Terwijl zij in de barak ligt, wordt het kamp bevrijd. De burgemeester van Kratzau stuurt een ossenkar die de meisjes uit het slot weghaalt. Boeken maakt nog een boel omzwervingen via onder meer Praag en Pilzen. ,,Ik had te veel omzwervingen gemaakt om nog onder de Joodse mensen te zijn, ik was in mijn eentje en sloot mij aan bij een groep Hollandse jongens. Het was een bizarre tijd. Ik was doodziek en een beetje gek in mijn hoofd. Ik begon spullen te jatten.”
,,Allemaal spullen waar ik niets aan had, die ik alleen maar wilde hebben om het hebben: lepels, haarspelden (ik was kaal!) en kussenslopen. Ook de anderen deden gekke dingen. Ik zal nooit het beeld vergeten van Amerikanen met wel veertig horloges om hun armen. Soms vroeg ik me af of ik, of de wereld, nog normaal zou worden.”

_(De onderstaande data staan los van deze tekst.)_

Background: an optimization exercise with open tools, aiming at small area and a short achievable clock period. Do not read the settings as production practice.
Only simulation tests tie the RTL to the original design; equivalence was not proved.
No driver is modelled on the clock port, so clock power and skew are understated where the tree is cut down; a real chip needs a root buffer or a tree.
Power is estimated from default activity; no workload was simulated.

==> flow/design.v <==
module fifo #(
    parameter WIDTH = 32,
    parameter DEPTH = 16
)
(
    input  logic             clk_i,
    input  logic             rst_n_i,
    input  logic [WIDTH-1:0] wdata_i,
    input  logic             wr_en_i,
    output logic             full_o,
    output logic [WIDTH-1:0] rdata_o,
    input  logic             rd_en_i,
    output logic             empty_o
);
    logic [DEPTH-1:0] woh;           
    logic [DEPTH-1:0] roh;           
    logic             full_r;        
    logic             nempty_r;      
    logic             one_r;         
    logic             fifteen_r;     
    logic             full_q;        
    logic             nempty_q;      
    logic [WIDTH-1:0] mem [0:DEPTH-1];
    wire wr_acc  = wr_en_i & ~full_r;
    wire rd_acc  = rd_en_i & nempty_r;
    wire wr_only = wr_acc & ~rd_acc;
    wire rd_only = rd_acc & ~wr_acc;
    wire two      = |(woh & {roh[DEPTH-3:0], roh[DEPTH-1:DEPTH-2]});
    wire fourteen = |(roh & {woh[DEPTH-3:0], woh[DEPTH-1:DEPTH-2]});
    genvar i;
    generate
        for (i = 0; i < DEPTH; i = i + 1) begin : g_mem
            always_ff @(posedge clk_i) begin
                if (woh[i])
                    mem[i] <= wdata_i;
            end
        end
    endgenerate
    logic [WIDTH-1:0] rsel;
    always_comb begin
        rsel = '0;
        for (int k = 0; k < DEPTH; k = k + 1)
            rsel = rsel | (mem[k] & {WIDTH{roh[k]}});
    end
    always_ff @(posedge clk_i) begin
        if (rd_acc)
            rdata_o <= rsel;
    end
    always_ff @(posedge clk_i or negedge rst_n_i) begin
        if (!rst_n_i) begin
            woh <= {{(DEPTH-1){1'b0}}, 1'b1};
        end else if (full_r) begin
            if (rd_acc)
                woh <= roh;
        end else if (wr_acc) begin
            if (wr_only && fifteen_r)
                woh <= '0;
            else
                woh <= {woh[DEPTH-2:0], woh[DEPTH-1]};
        end
    end
    always_ff @(posedge clk_i or negedge rst_n_i) begin
        if (!rst_n_i)
            roh <= {{(DEPTH-1){1'b0}}, 1'b1};
        else if (rd_acc)
            roh <= {roh[DEPTH-2:0], roh[DEPTH-1]};
    end
    always_ff @(posedge clk_i or negedge rst_n_i) begin
        if (!rst_n_i) begin
            full_r    <= 1'b0;
            nempty_r  <= 1'b0;
            one_r     <= 1'b0;
            fifteen_r <= 1'b0;
        end else if (wr_only) begin
            full_r    <= fifteen_r;
            nempty_r  <= 1'b1;
            one_r     <= ~nempty_r;
            fifteen_r <= fourteen;
        end else if (rd_only) begin
            full_r    <= 1'b0;
            nempty_r  <= ~one_r;
            one_r     <= two;
            fifteen_r <= full_r;
        end
    end
    always_ff @(posedge clk_i or negedge rst_n_i) begin
        if (!rst_n_i) begin
            full_q   <= 1'b0;
            nempty_q <= 1'b0;
        end else begin
            full_q   <= (full_q & ~rd_acc) | (wr_only & fifteen_r);
            nempty_q <= wr_acc | (nempty_q & ~(rd_acc & one_r));
        end
    end
    assign full_o  = full_q;
    assign empty_o = ~nempty_q;
endmodule
Background: an optimization exercise with open tools, aiming at small area. Do not read the settings as production practice. Only the layout flow was run in this run; the RTL was not checked for function there.

==> flow/design.v <==
package neural_compressor_pkg;
    parameter int DATA_WIDTH = 32;         
    typedef struct packed {
        logic [15:0] sample_count;
        logic [15:0] spike_count;
        logic [7:0]  compression_ratio;
        logic        overflow;
    } compress_stats_t;
endpackage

Boeken komt aan in Maastricht. ,,En toen begon de tweede ellende. Ik kon nog niet terug naar Holland, want Holland was dicht. Ik werd naar Amersfoort gebracht, waar ik tussen de NSB’ers zat. Toen ik eenmaal naar Amsterdam kon, ben ik gegaan. Wat een ellende: ik had niemand meer, geen dak boven mijn hoofd. En niemand die mij onderdak aanbood. Soms kon ik ergens een nachtje slapen, maar dan moest ik weer weg. Het welkom was kil, ijskoud.”

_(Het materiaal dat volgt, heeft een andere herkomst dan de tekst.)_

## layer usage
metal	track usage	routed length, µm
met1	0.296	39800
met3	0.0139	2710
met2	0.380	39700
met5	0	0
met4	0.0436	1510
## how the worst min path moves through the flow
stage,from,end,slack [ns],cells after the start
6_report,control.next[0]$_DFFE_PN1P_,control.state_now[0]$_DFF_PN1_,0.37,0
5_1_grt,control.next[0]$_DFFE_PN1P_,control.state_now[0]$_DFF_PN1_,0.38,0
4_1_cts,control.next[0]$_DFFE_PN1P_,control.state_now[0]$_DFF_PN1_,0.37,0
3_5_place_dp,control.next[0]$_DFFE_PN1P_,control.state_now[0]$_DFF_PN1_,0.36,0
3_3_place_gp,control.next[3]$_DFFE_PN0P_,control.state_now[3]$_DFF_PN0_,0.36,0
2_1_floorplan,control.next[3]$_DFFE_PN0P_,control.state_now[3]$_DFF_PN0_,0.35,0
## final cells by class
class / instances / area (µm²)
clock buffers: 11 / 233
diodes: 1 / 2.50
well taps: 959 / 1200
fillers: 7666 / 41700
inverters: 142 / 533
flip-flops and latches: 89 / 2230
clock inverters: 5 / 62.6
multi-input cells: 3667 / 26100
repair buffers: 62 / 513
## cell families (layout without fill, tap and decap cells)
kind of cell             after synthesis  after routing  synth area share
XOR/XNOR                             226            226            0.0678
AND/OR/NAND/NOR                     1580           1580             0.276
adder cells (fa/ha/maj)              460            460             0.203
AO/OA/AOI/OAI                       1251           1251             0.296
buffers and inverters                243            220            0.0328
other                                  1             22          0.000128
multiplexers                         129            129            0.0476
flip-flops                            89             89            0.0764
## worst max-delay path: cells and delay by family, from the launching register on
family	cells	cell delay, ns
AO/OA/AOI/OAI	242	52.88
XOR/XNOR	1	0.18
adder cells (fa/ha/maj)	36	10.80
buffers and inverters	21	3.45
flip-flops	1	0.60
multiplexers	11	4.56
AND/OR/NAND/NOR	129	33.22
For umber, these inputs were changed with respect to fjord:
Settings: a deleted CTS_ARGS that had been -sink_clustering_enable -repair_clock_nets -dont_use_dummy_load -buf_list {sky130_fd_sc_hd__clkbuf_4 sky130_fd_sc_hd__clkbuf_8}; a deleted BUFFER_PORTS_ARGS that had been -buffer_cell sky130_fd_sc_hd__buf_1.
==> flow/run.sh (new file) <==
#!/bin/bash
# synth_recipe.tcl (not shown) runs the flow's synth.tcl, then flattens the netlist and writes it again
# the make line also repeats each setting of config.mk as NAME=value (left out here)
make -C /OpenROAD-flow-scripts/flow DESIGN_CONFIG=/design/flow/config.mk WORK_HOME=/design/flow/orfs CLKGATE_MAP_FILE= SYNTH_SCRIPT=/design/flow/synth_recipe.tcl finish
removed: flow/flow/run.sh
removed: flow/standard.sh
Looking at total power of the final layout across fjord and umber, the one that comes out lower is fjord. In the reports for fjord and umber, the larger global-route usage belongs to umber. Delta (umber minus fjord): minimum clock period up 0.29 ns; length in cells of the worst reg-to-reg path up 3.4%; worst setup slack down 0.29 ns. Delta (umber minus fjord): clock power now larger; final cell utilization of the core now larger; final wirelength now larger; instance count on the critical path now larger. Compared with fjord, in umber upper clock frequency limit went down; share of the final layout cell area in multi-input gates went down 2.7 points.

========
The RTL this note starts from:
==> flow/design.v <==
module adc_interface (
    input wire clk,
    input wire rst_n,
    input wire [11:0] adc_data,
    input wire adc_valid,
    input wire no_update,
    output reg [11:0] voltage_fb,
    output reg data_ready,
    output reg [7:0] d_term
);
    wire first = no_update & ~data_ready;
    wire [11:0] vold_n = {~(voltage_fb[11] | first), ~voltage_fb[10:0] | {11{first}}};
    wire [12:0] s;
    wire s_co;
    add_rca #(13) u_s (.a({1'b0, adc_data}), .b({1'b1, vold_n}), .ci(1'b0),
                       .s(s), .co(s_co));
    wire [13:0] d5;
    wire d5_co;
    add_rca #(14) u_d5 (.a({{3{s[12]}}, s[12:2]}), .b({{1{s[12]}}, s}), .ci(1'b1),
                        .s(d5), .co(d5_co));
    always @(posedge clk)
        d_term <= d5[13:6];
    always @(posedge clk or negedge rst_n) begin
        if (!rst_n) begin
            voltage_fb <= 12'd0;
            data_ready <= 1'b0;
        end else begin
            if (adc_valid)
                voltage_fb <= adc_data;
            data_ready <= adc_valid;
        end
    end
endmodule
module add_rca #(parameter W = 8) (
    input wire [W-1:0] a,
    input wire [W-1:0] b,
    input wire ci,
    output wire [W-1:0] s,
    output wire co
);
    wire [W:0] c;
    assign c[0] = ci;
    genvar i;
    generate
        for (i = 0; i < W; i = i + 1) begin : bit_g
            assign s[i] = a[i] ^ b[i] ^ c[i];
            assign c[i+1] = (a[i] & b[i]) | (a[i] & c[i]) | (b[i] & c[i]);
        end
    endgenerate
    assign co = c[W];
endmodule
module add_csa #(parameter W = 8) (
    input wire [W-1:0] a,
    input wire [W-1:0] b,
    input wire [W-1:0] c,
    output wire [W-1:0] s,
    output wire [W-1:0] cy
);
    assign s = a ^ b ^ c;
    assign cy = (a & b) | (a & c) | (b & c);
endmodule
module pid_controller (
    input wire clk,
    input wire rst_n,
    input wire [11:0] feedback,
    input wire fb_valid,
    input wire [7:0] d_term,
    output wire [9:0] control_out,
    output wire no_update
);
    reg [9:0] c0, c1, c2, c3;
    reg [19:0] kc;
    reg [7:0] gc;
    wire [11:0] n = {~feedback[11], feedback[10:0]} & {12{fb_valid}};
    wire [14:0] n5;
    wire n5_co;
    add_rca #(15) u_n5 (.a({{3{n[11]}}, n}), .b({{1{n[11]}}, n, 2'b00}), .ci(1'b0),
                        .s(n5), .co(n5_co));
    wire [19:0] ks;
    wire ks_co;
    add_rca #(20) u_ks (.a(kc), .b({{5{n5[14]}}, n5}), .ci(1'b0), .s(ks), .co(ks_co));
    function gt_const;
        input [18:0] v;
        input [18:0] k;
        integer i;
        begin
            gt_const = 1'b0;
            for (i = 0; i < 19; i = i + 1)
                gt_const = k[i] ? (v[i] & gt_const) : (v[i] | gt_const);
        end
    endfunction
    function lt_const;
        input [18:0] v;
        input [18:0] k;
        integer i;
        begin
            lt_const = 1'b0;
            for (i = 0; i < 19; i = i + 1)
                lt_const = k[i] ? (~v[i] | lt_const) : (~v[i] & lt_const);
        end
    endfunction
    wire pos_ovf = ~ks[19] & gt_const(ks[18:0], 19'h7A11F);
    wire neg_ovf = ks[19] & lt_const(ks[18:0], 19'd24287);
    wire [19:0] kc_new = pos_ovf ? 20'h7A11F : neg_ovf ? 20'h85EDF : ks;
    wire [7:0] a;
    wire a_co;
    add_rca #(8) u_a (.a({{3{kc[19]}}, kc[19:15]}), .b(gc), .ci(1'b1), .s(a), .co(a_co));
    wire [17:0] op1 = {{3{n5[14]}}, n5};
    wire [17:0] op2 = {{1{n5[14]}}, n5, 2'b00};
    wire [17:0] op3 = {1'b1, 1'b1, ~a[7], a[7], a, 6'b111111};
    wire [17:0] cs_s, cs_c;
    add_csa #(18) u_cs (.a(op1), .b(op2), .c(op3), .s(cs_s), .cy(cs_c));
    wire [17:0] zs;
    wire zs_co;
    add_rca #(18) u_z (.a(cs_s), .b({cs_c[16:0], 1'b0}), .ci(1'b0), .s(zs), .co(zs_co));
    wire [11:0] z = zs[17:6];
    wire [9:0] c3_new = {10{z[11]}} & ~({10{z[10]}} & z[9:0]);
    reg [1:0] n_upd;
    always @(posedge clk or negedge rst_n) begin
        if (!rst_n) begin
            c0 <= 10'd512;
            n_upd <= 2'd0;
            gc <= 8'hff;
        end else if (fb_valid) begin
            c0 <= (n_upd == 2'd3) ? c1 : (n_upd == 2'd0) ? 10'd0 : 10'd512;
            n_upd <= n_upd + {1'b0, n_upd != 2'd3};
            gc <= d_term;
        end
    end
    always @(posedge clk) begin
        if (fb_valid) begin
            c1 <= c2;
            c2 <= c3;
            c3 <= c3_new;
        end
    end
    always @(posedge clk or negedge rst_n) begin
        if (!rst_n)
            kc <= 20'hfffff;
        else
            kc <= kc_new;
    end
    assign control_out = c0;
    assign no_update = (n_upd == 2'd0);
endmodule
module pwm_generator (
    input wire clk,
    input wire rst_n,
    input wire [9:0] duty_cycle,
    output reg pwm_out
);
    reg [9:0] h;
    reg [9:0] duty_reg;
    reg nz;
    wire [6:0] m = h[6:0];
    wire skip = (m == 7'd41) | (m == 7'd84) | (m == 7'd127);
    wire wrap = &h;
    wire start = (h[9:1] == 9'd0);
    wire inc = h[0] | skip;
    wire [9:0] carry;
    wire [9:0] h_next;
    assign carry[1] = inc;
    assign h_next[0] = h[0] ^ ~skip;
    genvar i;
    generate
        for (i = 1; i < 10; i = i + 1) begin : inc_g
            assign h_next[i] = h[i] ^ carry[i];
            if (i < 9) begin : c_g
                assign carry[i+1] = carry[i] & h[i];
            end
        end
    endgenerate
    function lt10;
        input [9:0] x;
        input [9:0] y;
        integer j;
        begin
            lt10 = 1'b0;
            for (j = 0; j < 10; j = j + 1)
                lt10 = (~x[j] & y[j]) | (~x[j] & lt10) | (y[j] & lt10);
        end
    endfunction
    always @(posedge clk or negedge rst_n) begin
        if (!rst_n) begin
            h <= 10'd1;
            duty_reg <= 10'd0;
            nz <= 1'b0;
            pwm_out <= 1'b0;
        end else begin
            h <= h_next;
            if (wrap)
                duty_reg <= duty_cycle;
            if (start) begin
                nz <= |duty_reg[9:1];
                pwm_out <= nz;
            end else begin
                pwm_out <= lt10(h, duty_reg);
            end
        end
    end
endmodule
Background: an optimization exercise with open tools, aiming at small area and a short achievable clock period. Do not read the settings as production practice.
Function was checked by simulation only, so behaviour that the tests miss may differ from the original.
Power and IR drop assume default switching activity.

$ cat flow/config.mk
export PLATFORM = sky130hd
export DESIGN_NAME = datapath
export DESIGN_NICKNAME = datapath
export VERILOG_FILES = /design/flow/design.v
export SDC_FILE = /design/flow/constraint.sdc
export NUM_CORES = 4
export LEC_CHECK = 0
export CAP_MARGIN = 20
export CORE_MARGIN = 2
export CORE_UTILIZATION = 55
export SETUP_SLACK_MARGIN = 2.3
export SLEW_MARGIN = 20
export SYNTH_HIERARCHICAL = 1
export SYNTH_MINIMUM_KEEP_SIZE = 0
$ cat flow/standard.sh
#!/bin/bash
# synth_recipe.tcl (not shown) runs the flow's synth.tcl, then flattens the netlist and writes it again
# the make line also repeats each setting of config.mk as NAME=value (left out here)
make -C /OpenROAD-flow-scripts/flow DESIGN_CONFIG=/design/flow/config.mk WORK_HOME=/design/flow/orfs CLKGATE_MAP_FILE= SYNTH_SCRIPT=/design/flow/synth_recipe.tcl "${@:-finish}"
$ cat flow/constraint.sdc
create_clock -name core_clock -period 5.0 [get_ports {clk}]
set_input_delay 1.0000 -clock core_clock [delete_from_list [all_inputs] [get_ports {clk}]]
set_output_delay 1.0000 -clock core_clock [all_outputs]
set_load 0.01 [all_outputs]
$ cat flow/flow/run.sh
#!/bin/bash
# Layout flow: the standard flow (standard.sh, unchanged synthesis) with
# smaller port buffers, smaller clock buffers and no dummy clock loads. Each tool's full output
# stays in orfs/logs/; make's own output goes to flow_make.log here.
set -euo pipefail
bash standard.sh \
  "BUFFER_PORTS_ARGS=-buffer_cell sky130_fd_sc_hd__buf_1" \
  "CTS_ARGS=-sink_clustering_enable -repair_clock_nets -dont_use_dummy_load -buf_list sky130_fd_sc_hd__clkbuf_8" \
  finish > flow_make.log 2>&1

Een troost was de enorme doos met foto’s van haar familie, die ze via via in bezit krijgt. ,,Iemand had die doos voor een dubbeltje op de kop getikt. Onder meer zat er een foto in van mij met dat zilveren kapstel van vroeger. Zo kon ik aantonen dat het van mij was. Dankzij die foto heb ik later mijn kapstel teruggekregen. Het ligt nog altijd op mijn nachtkastje.” Een vriendinnetje vroeg Boeken in januari 1946 mee naar een dansavond in de IJsbreker. ,,Een jongen vroeg mij ten dans. Dat is goed, antwoordde ik, maar dan moet je me wel thuisbrengen. Dat heeft hij gedaan – én de 57 jaar daarna, tot hij doodging.”

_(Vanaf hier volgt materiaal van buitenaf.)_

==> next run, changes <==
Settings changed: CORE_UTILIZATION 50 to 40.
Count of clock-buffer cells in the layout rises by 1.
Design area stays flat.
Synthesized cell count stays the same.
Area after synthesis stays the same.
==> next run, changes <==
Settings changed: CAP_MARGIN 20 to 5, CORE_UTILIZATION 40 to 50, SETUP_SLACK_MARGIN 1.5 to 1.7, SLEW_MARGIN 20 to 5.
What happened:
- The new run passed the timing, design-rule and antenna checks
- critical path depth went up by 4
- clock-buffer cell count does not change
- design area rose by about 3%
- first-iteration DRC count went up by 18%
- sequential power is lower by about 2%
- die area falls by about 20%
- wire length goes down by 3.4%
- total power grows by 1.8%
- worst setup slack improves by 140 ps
This is an optimization exercise on Yosys and OpenROAD, whose aim is small area, a short achievable clock period and few clock cycles per item, not a production implementation. Function was checked by simulation only, so behaviour that the tests miss may differ from the original.

<file path="flow/config.mk">
export PLATFORM = sky130hd
export DESIGN_NAME = fft
export DESIGN_NICKNAME = fft
export VERILOG_FILES = /design/flow/design.v
export SDC_FILE = /design/flow/constraint.sdc
export NUM_CORES = 8
export LEC_CHECK = 0
export CAP_MARGIN = 20
export CORE_AREA = 10 10 990 990
export DIE_AREA = 0 0 1000 1000
export PLACE_DENSITY = 0.35
export SLEW_MARGIN = 20
</file>
<file path="flow/constraint.sdc">
create_clock -name core_clock -period 22.0 [get_ports {clk}]
set_input_delay 4.4000 -clock core_clock [delete_from_list [all_inputs] [get_ports {clk}]]
set_output_delay 4.4000 -clock core_clock [all_outputs]
set_load 0.01 [all_outputs]
</file>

Over haar man, Sven Boeken, met wie ze in mei 1947 trouwde, zegt Boeken: ,,Pas toen ik hem leerde kennen, had ik weer iemand. Mijn man is drie jaar in Auschwitz geweest. Hij was van het eerste transport, ik van het laatste. Ik zeg wel eens: hij heeft de deur opengezet, ik heb hem dichtgedaan. Maar moet je je indenken: ik was tien maanden in Auschwitz, hij drie jaar. Je kunt je niet voorstellen wat iemand dan heeft overleefd.”
Het echtpaar Boeken pakt zo goed en zo kwaad als het gaat de draad van het ‘gewone’ leven op. ,,Ik had wel naar Israël gewild, maar mijn man wilde niet. In Nederland was ik bang, in Israël gek genoeg niet. Ik was er in 1973, tijdens de Jom-Kippoeroorlog en ik was helemaal niet bang. Nu ben ik blij dat ik niet gegaan ben. Daar is inmiddels ook alles anders.”
Haar man Sven had bovendien een bloeiende stoffenhandel op de Zwanenburgwal en Leny vond een baan bij IBM. ,,Toen ik pensioneerde, ging ook mijn man minder werken. Vaak zaten we bij onze caravan in Loosdrecht. Maar toen hij overleed, bleef de eenzaamheid over. Ik redde het niet meer. Mijn zoon, André, had inmiddels de zaak overgenomen en vroeg me af en toe een dagje te helpen. Dat is steeds meer geworden en nu ben ik zes dagen per week in de winkel.”
,,Ik vind het leuk en ik houd het nog goed vol . Sjouwen of de trap op en af, dat doe ik niet meer. En het allerlekkerste is: ik hoef tegenover niemand verantwoording af te leggen. Als ik een keertje laat wil komen, dan kom ik laat. Niemand die daar iets van kan zeggen, want eigenlijk ben ik gepensioneerd. Ik voel me vrij. En dat is een heerlijk gevoel.”